• _WHAT YOU SHOULD DO_: Write the material out again, line by line, exactly as it is.

• _INPUT DATA_:
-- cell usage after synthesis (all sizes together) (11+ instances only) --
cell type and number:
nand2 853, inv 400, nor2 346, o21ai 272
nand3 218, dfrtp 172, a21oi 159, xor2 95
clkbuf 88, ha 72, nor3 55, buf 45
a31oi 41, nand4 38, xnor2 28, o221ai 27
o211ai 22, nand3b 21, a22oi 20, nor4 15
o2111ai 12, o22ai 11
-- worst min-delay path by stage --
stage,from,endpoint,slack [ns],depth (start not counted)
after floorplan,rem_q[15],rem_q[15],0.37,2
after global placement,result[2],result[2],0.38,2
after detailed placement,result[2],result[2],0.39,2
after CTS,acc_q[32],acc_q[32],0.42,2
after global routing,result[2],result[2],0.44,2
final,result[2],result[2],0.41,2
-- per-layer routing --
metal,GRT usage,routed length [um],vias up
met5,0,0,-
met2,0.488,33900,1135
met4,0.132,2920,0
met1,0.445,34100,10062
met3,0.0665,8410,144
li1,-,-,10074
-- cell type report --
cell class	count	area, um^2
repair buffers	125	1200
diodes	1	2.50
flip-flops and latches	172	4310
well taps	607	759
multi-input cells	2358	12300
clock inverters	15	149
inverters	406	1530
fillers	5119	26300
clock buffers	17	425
<file path="config.mk">
export PLATFORM = sky130hd
export DESIGN_NAME = round_robin_burst_arbiter_flat
export DESIGN_NICKNAME = d
export VERILOG_FILES = /design/src/rtl/round_robin_burst_arbiter_if.sv /design/src/rtl/round_robin_burst_arbiter.sv /design/src/flat_wrapper.sv
export SDC_FILE = /design/constraint.sdc
export NUM_CORES = 1
export LEC_CHECK = 0
export BUFFER_PORTS_ARGS = -buffer_cell sky130_fd_sc_hd__buf_2
export CORE_MARGIN = 8
export CORE_UTILIZATION = 46
export DETAILED_ROUTE_END_ITERATION = 16
export HOLD_SLACK_MARGIN = 0.06
export PLACE_DENSITY = 0.83
export SLEW_MARGIN = 0
export SYNTH_ARGS = -nofsm -noshare
export SYNTH_HDL_FRONTEND = slang
export SYNTH_SLANG_ARGS = --single-unit
</file>
<file path="constraint.sdc">
create_clock -name clk -period 1.7 [get_ports clk]
set_input_delay 0.085 -clock clk [delete_from_list [all_inputs] [get_ports clk]]
set_output_delay 0.085 -clock clk [all_outputs]
set_load 0.01 [all_outputs]
</file>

• _TASK ANSWER_:
-- cell usage after synthesis (all sizes together) (11+ instances only) --
cell type and number:
nand2 853, inv 400, nor2 346, o21ai 272
nand3 218, dfrtp 172, a21oi 159, xor2 95
clkbuf 88, ha 72, nor3 55, buf 45
a31oi 41, nand4 38, xnor2 28, o221ai 27
o211ai 22, nand3b 21, a22oi 20, nor4 15
o2111ai 12, o22ai 11
-- worst min-delay path by stage --
stage,from,endpoint,slack [ns],depth (start not counted)
after floorplan,rem_q[15],rem_q[15],0.37,2
after global placement,result[2],result[2],0.38,2
after detailed placement,result[2],result[2],0.39,2
after CTS,acc_q[32],acc_q[32],0.42,2
after global routing,result[2],result[2],0.44,2
final,result[2],result[2],0.41,2
-- per-layer routing --
metal,GRT usage,routed length [um],vias up
met5,0,0,-
met2,0.488,33900,1135
met4,0.132,2920,0
met1,0.445,34100,10062
met3,0.0665,8410,144
li1,-,-,10074
-- cell type report --
cell class	count	area, um^2
repair buffers	125	1200
diodes	1	2.50
flip-flops and latches	172	4310
well taps	607	759
multi-input cells	2358	12300
clock inverters	15	149
inverters	406	1530
fillers	5119	26300
clock buffers	17	425
<file path="config.mk">
export PLATFORM = sky130hd
export DESIGN_NAME = round_robin_burst_arbiter_flat
export DESIGN_NICKNAME = d
export VERILOG_FILES = /design/src/rtl/round_robin_burst_arbiter_if.sv /design/src/rtl/round_robin_burst_arbiter.sv /design/src/flat_wrapper.sv
export SDC_FILE = /design/constraint.sdc
export NUM_CORES = 1
export LEC_CHECK = 0
export BUFFER_PORTS_ARGS = -buffer_cell sky130_fd_sc_hd__buf_2
export CORE_MARGIN = 8
export CORE_UTILIZATION = 46
export DETAILED_ROUTE_END_ITERATION = 16
export HOLD_SLACK_MARGIN = 0.06
export PLACE_DENSITY = 0.83
export SLEW_MARGIN = 0
export SYNTH_ARGS = -nofsm -noshare
export SYNTH_HDL_FRONTEND = slang
export SYNTH_SLANG_ARGS = --single-unit
</file>
<file path="constraint.sdc">
create_clock -name clk -period 1.7 [get_ports clk]
set_input_delay 0.085 -clock clk [delete_from_list [all_inputs] [get_ports clk]]
set_output_delay 0.085 -clock clk [all_outputs]
set_load 0.01 [all_outputs]
</file>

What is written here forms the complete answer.